Am 03.03.2010 16:15, schrieb Frank Mueller:
Hmm, nur mal so in den Raum gestellt, falls die ganze Geschichte auf- --
Zeitstempel passiert, das die Uhren in den einzelnen VMs nicht synchron
laufen, da virtualisiert..
Gruss
Frank
Quoting Stefan Jurisch <s.jurisch@xxxxxxxxxxx>:
Hallo miteinander,
seit einiger Zeit schrauben mein Kollege und ich - er zum größeren
Teil - an einem
bislang nicht gelösten Problem herum, das uns so langsam aber sicher
den Verstand raubt
- oder zumindest mich allmählich gehörig dran zweifeln lässt, dass
ich jemals mit
Computern zu tun hatte. ;-)
Uns gehen inzwischen echt die Ideen aus, und das trotz 2x rund 25
Jahren Hackerei und
quasi Großwerdens mit Drahtköppen verschiedenster Generationen... oder
wir stehen
einfach nur *derart* auf dem Schlauch....................

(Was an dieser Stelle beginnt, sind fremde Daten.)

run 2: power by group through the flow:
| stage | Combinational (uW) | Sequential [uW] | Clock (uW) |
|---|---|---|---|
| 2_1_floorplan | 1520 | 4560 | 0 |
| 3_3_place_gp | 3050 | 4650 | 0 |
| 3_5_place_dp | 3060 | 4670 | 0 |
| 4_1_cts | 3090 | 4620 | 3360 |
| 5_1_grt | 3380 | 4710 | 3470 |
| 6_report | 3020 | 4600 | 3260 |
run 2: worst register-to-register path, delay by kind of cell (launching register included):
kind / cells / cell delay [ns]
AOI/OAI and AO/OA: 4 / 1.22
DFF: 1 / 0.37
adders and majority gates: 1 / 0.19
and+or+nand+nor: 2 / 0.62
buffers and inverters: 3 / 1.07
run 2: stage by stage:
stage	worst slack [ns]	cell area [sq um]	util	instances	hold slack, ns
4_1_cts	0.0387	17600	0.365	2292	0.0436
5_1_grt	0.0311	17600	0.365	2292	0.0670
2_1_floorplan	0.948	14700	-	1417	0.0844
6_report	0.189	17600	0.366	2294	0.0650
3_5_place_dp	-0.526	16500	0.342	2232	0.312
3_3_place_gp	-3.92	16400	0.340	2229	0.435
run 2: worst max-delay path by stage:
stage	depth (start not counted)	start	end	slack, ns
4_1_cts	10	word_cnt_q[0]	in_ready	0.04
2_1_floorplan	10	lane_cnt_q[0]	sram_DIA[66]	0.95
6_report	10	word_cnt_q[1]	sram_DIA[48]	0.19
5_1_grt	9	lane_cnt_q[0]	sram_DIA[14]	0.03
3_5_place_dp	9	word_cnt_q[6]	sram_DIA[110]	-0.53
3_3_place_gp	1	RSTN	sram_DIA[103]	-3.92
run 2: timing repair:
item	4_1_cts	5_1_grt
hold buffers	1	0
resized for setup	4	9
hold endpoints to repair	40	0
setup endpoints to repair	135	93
==> config.mk <==
export PLATFORM = sky130hd
export DESIGN_NAME = uart_rx_fifo
export DESIGN_NICKNAME = d
export VERILOG_FILES = /design/src/rtl/uart_rx_fifo.sv
export SDC_FILE = /design/constraint.sdc
export NUM_CORES = 1
export LEC_CHECK = 0
export CELL_PAD_IN_SITES_DETAIL_PLACEMENT = 1
export CELL_PAD_IN_SITES_GLOBAL_PLACEMENT = 1
export CORE_MARGIN = 10
export CORE_UTILIZATION = 55
export DETAILED_ROUTE_END_ITERATION = 16
export DONT_BUFFER_PORTS = 1
export PLACE_DENSITY_LB_ADDON = 0.08
export SLEW_MARGIN = 15
export SYNTH_ARGS = -nofsm -noshare
export SYNTH_HDL_FRONTEND = slang
export SYNTH_SLANG_ARGS = --single-unit
==> constraint.sdc <==
create_clock -name clk -period 7.3 [get_ports clk]
set_input_delay 0.73 -clock clk [delete_from_list [all_inputs] [get_ports clk]]
set_output_delay 0.73 -clock clk [all_outputs]
set_load 0.03 [all_outputs]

Weil es sich um ein sehr spezielles Thema handelt, denke ich auch
nicht, dass ich hier
jemanden - obwohl ich es nie ausschließen würde - mit der
Knaller-Lösung finde, aber
selbst über eventuell frische Denkansätze und Ideen wäre ich schon
froh!!!
Aber erst einmal zur Problembeschreibung, beginnend mit der
vorhandenen Hardware etc.:
Wir haben einen VMware-Cluster, bestehend aus drei ESX4-Hosts; dazu
einen vCenter Server
mit MSSQL-Express-Datenbank (reicht in der Größenordnung lange aus)
und ein Infortrend
Storage Array in einem Fibre Channel SAN, auf das von den Maschinen
über jeweils einen
2-channel-HBA mit 4GBit zugegriffen wird. Jeder der 3 ESX-Hosts
besitzt 4 NICs, je zwei
on-board und 2 als Zusatzkarte (PCIe). Die Physik stammt von HP (DL360).
Alles in allem absolut aktuell, bis hin zu Patches, angefangen bei der
Firm- über die
Software bis hin zu den OSes auf den VMs.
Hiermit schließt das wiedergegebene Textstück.